Tired of having to grind your winches by hand when you, your friends and family go sailing? Are you frustrated with not sailing because of the lack of crew to grind those winches? Does it make you wish you had a powerboat?

If any of these describe you, we may have found the answer to your question: the innovative Ewincher2 electric winch handle.

The Ewincher was designed by sailors for sailors. By fitting any traditional winch, the lightweight, and ergonomic Ewincher converts all of your manual winches to powered winches without the cost and power consumption of an electric winch.

What is Ewincher? Why do I need an electric winch handle?

The Ewincher can be used to turn the winch without breaking a sweat. In addition to trimming jibs spinnakers or code zeros, the Ewincher can also be used to cycle in reel lines, drive top-down reelers, lift dinghies out of the water, and even lift crew up the mast safely - even a weak sailor can easily lift a heavy one. It can also be a lifesaver when a halyard is used to drop a person into the water.

The Ewincher has three operating modes:

  • Electric: motorize easily all your winches

  • Manual: like a classic winch handle

  • Combined: you can turn the handle while the motor is working for a higher speed

The Ewincher also has a knob to change direction, allowing you to take advantage of your boat's multi-speed winch.
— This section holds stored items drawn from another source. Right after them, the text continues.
**src/rtl/core/dde_pkg.sv**
```systemverilog
// Package for the digitizer event deframer: payload structs, job record
// passed from front to back, and fixed codes. No dependencies.
package dde_pkg;

  // Stream framing
  localparam logic [31:0] HEADER_WORD = 32'hFFFF_FFFF;
  localparam logic [11:0] SPC_RESET   = 12'd1248;

  // Longest waveform per channel; sample_index is sized for it
  localparam int MAX_SAMPLES = 2048;

  // Header word positions after the header
  localparam logic [3:0] HDR_IDLE   = 4'd0;
  localparam logic [3:0] HDR_FIRST  = 4'd1;
  localparam logic [3:0] HDR_TS_LO  = 4'd1;
  localparam logic [3:0] HDR_TS_HI  = 4'd2;
  localparam logic [3:0] HDR_ICNT   = 4'd3;
  localparam logic [3:0] HDR_EVCNT  = 4'd6;
  localparam logic [3:0] HDR_LAST   = 4'd7;

  // Input op codes
  localparam logic OP_WORD = 1'b0;
  localparam logic OP_END  = 1'b1;

  // Result kinds
  localparam logic KIND_SAMPLE  = 1'b0;
  localparam logic KIND_SUMMARY = 1'b1;

  // Summary status codes
  localparam logic [1:0] ST_GOOD    = 2'd0;
  localparam logic [1:0] ST_ZERO    = 2'd1;
  localparam logic [1:0] ST_MISSING = 2'd2;

  // Channel fed by the low half of slot 4
  localparam logic [3:0] CH_SLOT4 = 4'd8;
  localparam logic [2:0] SLOT4    = 3'd4;

  // Job queue depth between front and back
  localparam int JOB_Q_DEPTH = 4;

  // Config register index
  localparam logic REG_SPC = 1'b0;

  typedef struct packed {
    logic        op;
    logic [31:0] word;
  } in_item_t;

  typedef struct packed {
    logic        kind;
    logic [3:0]  channel;
    logic [10:0] sample_index;
    logic [15:0] sample_value;
    logic [63:0] timestamp;
    logic [31:0] internal_count;
    logic [31:0] event_count;
    logic [1:0]  status;
    logic        last;
  } out_item_t;

  typedef enum logic [1:0] {
    JOB_PAIR    = 2'd0,
    JOB_SINGLE  = 2'd1,
    JOB_SUMMARY = 2'd2
  } job_kind_t;

  // One job = all results caused by one input word
  typedef struct packed {
    job_kind_t   kind;
    logic [3:0]  channel;       // high-half channel of a pair, 8 for single
    logic [10:0] sample_index;
    logic [31:0] word;
    logic [63:0] timestamp;
    logic [31:0] internal_count;
    logic [31:0] event_count;
    logic [1:0]  status;
  } job_t;

endpackage

```
**src/rtl/core/dde_front.sv**
```systemverilog
// Front part of the deframer: classifies each accepted word, keeps the event
// state and produces one job per word that causes results. Uses dde_pkg.
module dde_front
  import dde_pkg::*;
(
  input  logic        clk,
  input  logic        rst_n,
  input  logic        item_acc,
  input  in_item_t    item,
  input  logic [11:0] spc,
  output logic        job_push,
  output job_t        job
);

  localparam int CNT_W = $clog2(8 * MAX_SAMPLES) + 1;

  logic [3:0]       hdr_pos_r,   hdr_pos_nxt;
  logic [CNT_W-1:0] data_cnt_r,  data_cnt_nxt;
  logic [31:0]      ts_lo_r,     ts_lo_nxt;
  logic [63:0]      event_ts_r,  event_ts_nxt;
  logic [31:0]      icnt_r,      icnt_nxt;
  logic [31:0]      evcnt_r,     evcnt_nxt;
  logic             ec_seen_r,   ec_seen_nxt;
  logic             zero_seen_r, zero_seen_nxt;

  logic [CNT_W-1:0] n_len;
  logic [CNT_W-1:0] limit;
  logic [CNT_W-1:0] need;
  logic [CNT_W-1:0] idx_full;
  logic [2:0]       slot;
  logic [15:0]      hi_half;
  logic [15:0]      lo_half;
  logic [1:0]       sum_status;

  // Effective length, clamped to 1..MAX_SAMPLES
  always_comb begin
    if (spc == 12'd0) begin
      n_len = CNT_W'(1);
    end else if (int'(spc) > MAX_SAMPLES) begin
      n_len = CNT_W'(MAX_SAMPLES);
    end else begin
      n_len = CNT_W'(spc);
    end
  end

  assign limit    = n_len << 3;
  assign need     = limit - CNT_W'(3);
  assign idx_full = data_cnt_r >> 3;
  assign slot     = data_cnt_r[2:0];
  assign hi_half  = item.word[31:16];
  assign lo_half  = item.word[15:0];

  // Summary status from the current event
  always_comb begin
    if (data_cnt_r < need) begin
      sum_status = ST_MISSING;
    end else if (zero_seen_r) begin
      sum_status = ST_ZERO;
    end else begin
      sum_status = ST_GOOD;
    end
  end

  // Classification and state update
  always_comb begin
    hdr_pos_nxt   = hdr_pos_r;
    data_cnt_nxt  = data_cnt_r;
    ts_lo_nxt     = ts_lo_r;
    event_ts_nxt  = event_ts_r;
    icnt_nxt      = icnt_r;
    evcnt_nxt     = evcnt_r;
    ec_seen_nxt   = ec_seen_r;
    zero_seen_nxt = zero_seen_r;

    job_push           = 1'b0;
    job.kind           = JOB_SUMMARY;
    job.channel        = 4'd0;
    job.sample_index   = 11'(idx_full);
    job.word           = item.word;
    job.timestamp      = event_ts_r;
    job.internal_count = icnt_r;
    job.event_count    = evcnt_r;
    job.status         = sum_status;

    if (item_acc) begin
      if (item.op == OP_END) begin
        // end of stream: summary always, then close the event
        job_push      = 1'b1;
        job.kind      = JOB_SUMMARY;
        data_cnt_nxt  = '0;
        zero_seen_nxt = 1'b0;
        event_ts_nxt  = '0;
        hdr_pos_nxt   = HDR_IDLE;
      end else if (item.word == HEADER_WORD) begin
        if (ec_seen_r) begin
          job_push      = 1'b1;
          job.kind      = JOB_SUMMARY;
          data_cnt_nxt  = '0;
          zero_seen_nxt = 1'b0;
          event_ts_nxt  = '0;
        end
        hdr_pos_nxt = HDR_FIRST;
      end else if (hdr_pos_r >= HDR_FIRST && hdr_pos_r <= HDR_LAST) begin
        // header words by position
        case (hdr_pos_r)
          HDR_TS_LO: ts_lo_nxt = item.word;
          HDR_TS_HI: event_ts_nxt = {item.word, ts_lo_r};
          HDR_ICNT:  icnt_nxt = item.word;
          HDR_EVCNT: begin
            evcnt_nxt   = item.word;
            ec_seen_nxt = 1'b1;
          end
          default: ;
        endcase
        hdr_pos_nxt = hdr_pos_r + 4'd1;
      end else if (data_cnt_r < limit) begin
        // data word; slots 5..7 only count
        if (slot < SLOT4) begin
          job_push    = 1'b1;
          job.kind    = JOB_PAIR;
          job.channel = {slot, 1'b1};
          if (hi_half == 16'd0 || lo_half == 16'd0) begin
            zero_seen_nxt = 1'b1;
          end
        end else if (slot == SLOT4) begin
          job_push    = 1'b1;
          job.kind    = JOB_SINGLE;
          job.channel = CH_SLOT4;
          if (lo_half == 16'd0) begin
            zero_seen_nxt = 1'b1;
          end
        end
        data_cnt_nxt = data_cnt_r + CNT_W'(1);
      end
    end
  end

  always_ff @(posedge clk) begin
    if (!rst_n) begin
      hdr_pos_r   <= HDR_IDLE;
      data_cnt_r  <= '0;
      ts_lo_r     <= '0;
      event_ts_r  <= '0;
      icnt_r      <= '0;
      evcnt_r     <= '1;
      ec_seen_r   <= 1'b0;
      zero_seen_r <= 1'b0;
    end else begin
      hdr_pos_r   <= hdr_pos_nxt;
      data_cnt_r  <= data_cnt_nxt;
      ts_lo_r     <= ts_lo_nxt;
      event_ts_r  <= event_ts_nxt;
      icnt_r      <= icnt_nxt;
      evcnt_r     <= evcnt_nxt;
      ec_seen_r   <= ec_seen_nxt;
      zero_seen_r <= zero_seen_nxt;
    end
  end

  // End of stream always closes the event
  a_end_clears: assert property (@(posedge clk) disable iff (!rst_n)
    (item_acc && item.op == OP_END) |=> (hdr_pos_r == HDR_IDLE && data_cnt_r == '0))
    else $error("end of stream did not clear the event");

  // Header position never walks past the data position
  a_hdr_range: assert property (@(posedge clk) disable iff (!rst_n)
    hdr_pos_r <= HDR_LAST + 4'd1)
    else $error("header position out of range");

  // Event counter marks once set stay set
  a_ec_sticky: assert property (@(posedge clk) disable iff (!rst_n)
    ec_seen_r |=> ec_seen_r)
    else $error("event counter seen flag dropped");

endmodule

```
**src/rtl/core/dde_job_queue.sv**
```systemverilog
// Short job queue between the front and back parts of the deframer.
// Register-based ring of JOB_Q_DEPTH entries. Uses dde_pkg.
module dde_job_queue
  import dde_pkg::*;
(
  input  logic clk,
  input  logic rst_n,
  input  logic wr_en,
  input  job_t wr_job,
  output logic full,
  input  logic rd_en,
  output job_t rd_job,
  output logic empty
);

  localparam int PTR_W = $clog2(JOB_Q_DEPTH);
  localparam int CNT_W = $clog2(JOB_Q_DEPTH + 1);

  job_t             mem_r [JOB_Q_DEPTH];
  logic [PTR_W-1:0] wr_ptr_r, wr_ptr_nxt;
  logic [PTR_W-1:0] rd_ptr_r, rd_ptr_nxt;
  logic [CNT_W-1:0] count_r,  count_nxt;
  logic             do_wr;
  logic             do_rd;

  assign full   = (count_r == CNT_W'(JOB_Q_DEPTH));
  assign empty  = (count_r == '0);
  assign do_wr  = wr_en && !full;
  assign do_rd  = rd_en && !empty;
  assign rd_job = mem_r[rd_ptr_r];

  // Pointer and fill count update
  always_comb begin
    wr_ptr_nxt = do_wr ? wr_ptr_r + PTR_W'(1) : wr_ptr_r;
    rd_ptr_nxt = do_rd ? rd_ptr_r + PTR_W'(1) : rd_ptr_r;
    count_nxt  = count_r;
    if (do_wr && !do_rd) begin
      count_nxt = count_r + CNT_W'(1);
    end else if (!do_wr && do_rd) begin
      count_nxt = count_r - CNT_W'(1);
    end
  end

  always_ff @(posedge clk) begin
    if (!rst_n) begin
      wr_ptr_r <= '0;
      rd_ptr_r <= '0;
      count_r  <= '0;
    end else begin
      wr_ptr_r <= wr_ptr_nxt;
      rd_ptr_r <= rd_ptr_nxt;
      count_r  <= count_nxt;
    end
  end

  // Storage, no reset needed
  always_ff @(posedge clk) begin
    if (do_wr) begin
      mem_r[wr_ptr_r] <= wr_job;
    end
  end

  a_no_overflow: assert property (@(posedge clk) disable iff (!rst_n)
    wr_en |-> !full)
    else $error("job written into a full queue");

  a_count_ptrs: assert property (@(posedge clk) disable iff (!rst_n)
    (count_r != CNT_W'(JOB_Q_DEPTH)) |-> (PTR_W'(wr_ptr_r - rd_ptr_r) == PTR_W'(count_r)))
    else $error("queue pointers disagree with fill count");

endmodule

```
**src/rtl/core/dde_back.sv**
```systemverilog
// Back part of the deframer: expands queued jobs into result items, one per
// cycle while the output register is free or popped, into it. Uses dde_pkg.
module dde_back
  import dde_pkg::*;
(
  input  logic      clk,
  input  logic      rst_n,
  input  logic      q_empty,
  input  job_t      q_head,
  output logic      q_pop,
  input  logic      pop,
  output logic      empty,
  output out_item_t out_item
);

  logic      out_valid_r, out_valid_nxt;
  out_item_t out_item_r;
  logic      second_half_r, second_half_nxt;
  logic      load;
  logic      job_done;
  out_item_t res;

  // Result for the current job and half
  always_comb begin
    res                = '0;
    job_done           = 1'b1;
    case (q_head.kind)
      JOB_PAIR: begin
        res.kind         = KIND_SAMPLE;
        res.sample_index = q_head.sample_index;
        if (second_half_r) begin
          res.channel      = q_head.channel - 4'd1;
          res.sample_value = q_head.word[15:0];
          res.last         = 1'b1;
        end else begin
          res.channel      = q_head.channel;
          res.sample_value = q_head.word[31:16];
          res.last         = 1'b0;
          job_done         = 1'b0;
        end
      end
      JOB_SINGLE: begin
        res.kind         = KIND_SAMPLE;
        res.channel      = q_head.channel;
        res.sample_index = q_head.sample_index;
        res.sample_value = q_head.word[15:0];
        res.last         = 1'b1;
      end
      JOB_SUMMARY: begin
        res.kind           = KIND_SUMMARY;
        res.timestamp      = q_head.timestamp;
        res.internal_count = q_head.internal_count;
        res.event_count    = q_head.event_count;
        res.status         = q_head.status;
        res.last           = 1'b1;
      end
      default: ;
    endcase
  end

  // Output register takes a new result when free or being popped
  assign load  = !out_valid_r || pop;
  assign q_pop = load && !q_empty && job_done;

  always_comb begin
    out_valid_nxt   = out_valid_r;
    second_half_nxt = second_half_r;
    if (load) begin
      out_valid_nxt = !q_empty;
      if (!q_empty) begin
        second_half_nxt = !job_done;
      end
    end
  end

  always_ff @(posedge clk) begin
    if (!rst_n) begin
      out_valid_r   <= 1'b0;
      second_half_r <= 1'b0;
    end else begin
      out_valid_r   <= out_valid_nxt;
      second_half_r <= second_half_nxt;
    end
  end

  always_ff @(posedge clk) begin
    if (load && !q_empty) begin
      out_item_r <= res;
    end
  end

  assign empty    = !out_valid_r;
  assign out_item = out_item_r;

  // Second half pending means a pair job still heads the queue
  a_half_pair: assert property (@(posedge clk) disable iff (!rst_n)
    second_half_r |-> (!q_empty && q_head.kind == JOB_PAIR))
    else $error("second half pending without a pair job");

endmodule

```
**src/rtl/core/digitizer_event_deframer.sv**
```systemverilog
// Digitizer event deframer: takes raw 32-bit stream words through a queue
// style input and returns per-channel samples and event summaries.
//
// Input channel: an item (op, word) is transferred when push is high and
//   full is low. op = 0 is a stream word, op = 1 ends the stream and closes
//   the current event. One word per cycle is taken while the job queue has
//   room.
// Result channel: the oldest result sits on out_item while empty is low and
//   is transferred when pop is high. A data word in slots 0..3 gives two
//   results (high half channel first), slot 4 gives one, a header after an
//   event counter or end of stream gives a summary.
// Path: each job passes through the job queue, then the output register.
// Throughput: one word per cycle in while the queue has room; one result per
//   cycle out while pop is high, so a run of two-result words fills the queue.
// Stall: when pop stays low the output register holds, the JOB_Q_DEPTH job
//   queue fills, then full rises and input stalls; nothing is dropped.
// Reset (rst_n low, synchronous): queues empty, event state cleared,
//   event counter all ones, samples_per_channel back to 1248.
// Config: samples_per_channel at byte address 0 of the APB-style port.
// Uses dde_pkg, dde_front, dde_job_queue, dde_back.
module digitizer_event_deframer
  import dde_pkg::*;
(
  input  logic        clk,
  input  logic        rst_n,
  // input channel
  input  logic        push,
  output logic        full,
  input  in_item_t    in_item,
  // result channel
  output logic        empty,
  input  logic        pop,
  output out_item_t   out_item,
  // configuration port
  input  logic        psel,
  input  logic        penable,
  input  logic        pwrite,
  input  logic [2:0]  paddr,
  input  logic [31:0] pwdata,
  output logic [31:0] prdata,
  output logic        pready
);

  logic [11:0] spc_r, spc_nxt;
  logic        cfg_wr;
  logic        in_acc;
  logic        job_push;
  job_t        job;
  logic        q_full;
  logic        q_empty;
  logic        q_pop;
  job_t        q_head;

  // Configuration register
  assign pready = 1'b1;
  assign cfg_wr = psel && penable && pwrite && pready && (paddr[2] == REG_SPC);
  assign spc_nxt = cfg_wr ? pwdata[11:0] : spc_r;
  assign prdata = (paddr[2] == REG_SPC) ? {20'd0, spc_r} : 32'd0;

  always_ff @(posedge clk) begin
    if (!rst_n) begin
      spc_r <= SPC_RESET;
    end else begin
      spc_r <= spc_nxt;
    end
  end

  // Input transfer
  assign full   = q_full;
  assign in_acc = push && !q_full;

  dde_front u_front (
    .clk      (clk),
    .rst_n    (rst_n),
    .item_acc (in_acc),
    .item     (in_item),
    .spc      (spc_r),
    .job_push (job_push),
    .job      (job)
  );

  dde_job_queue u_queue (
    .clk    (clk),
    .rst_n  (rst_n),
    .wr_en  (job_push),
    .wr_job (job),
    .full   (q_full),
    .rd_en  (q_pop),
    .rd_job (q_head),
    .empty  (q_empty)
  );

  dde_back u_back (
    .clk      (clk),
    .rst_n    (rst_n),
    .q_empty  (q_empty),
    .q_head   (q_head),
    .q_pop    (q_pop),
    .pop      (pop),
    .empty    (empty),
    .out_item (out_item)
  );

endmodule
```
Its high-efficiency lithium-ion battery lasts all day and charges in 1.5 hours using a 12-volt, 110-volt or 220-volt charger. The Ewincher is an ideal addition to any boat from 30 to 60 feet.

ewincher pack - photo © ewincher
ewincher pack - photo © ewincher

Ewincher was put to the test by a specialized magazine in the US: Windcheck.

They started the test on small boats with undersized winches. Pulling up the mainsail on small keelboats like an Alerion or a Graves Constellation can be annoying. The tiny two and-a-half-inch drums are pretty useless as winches. But as you are usually only hoisting the main once, a bit of effort is not prohibitive.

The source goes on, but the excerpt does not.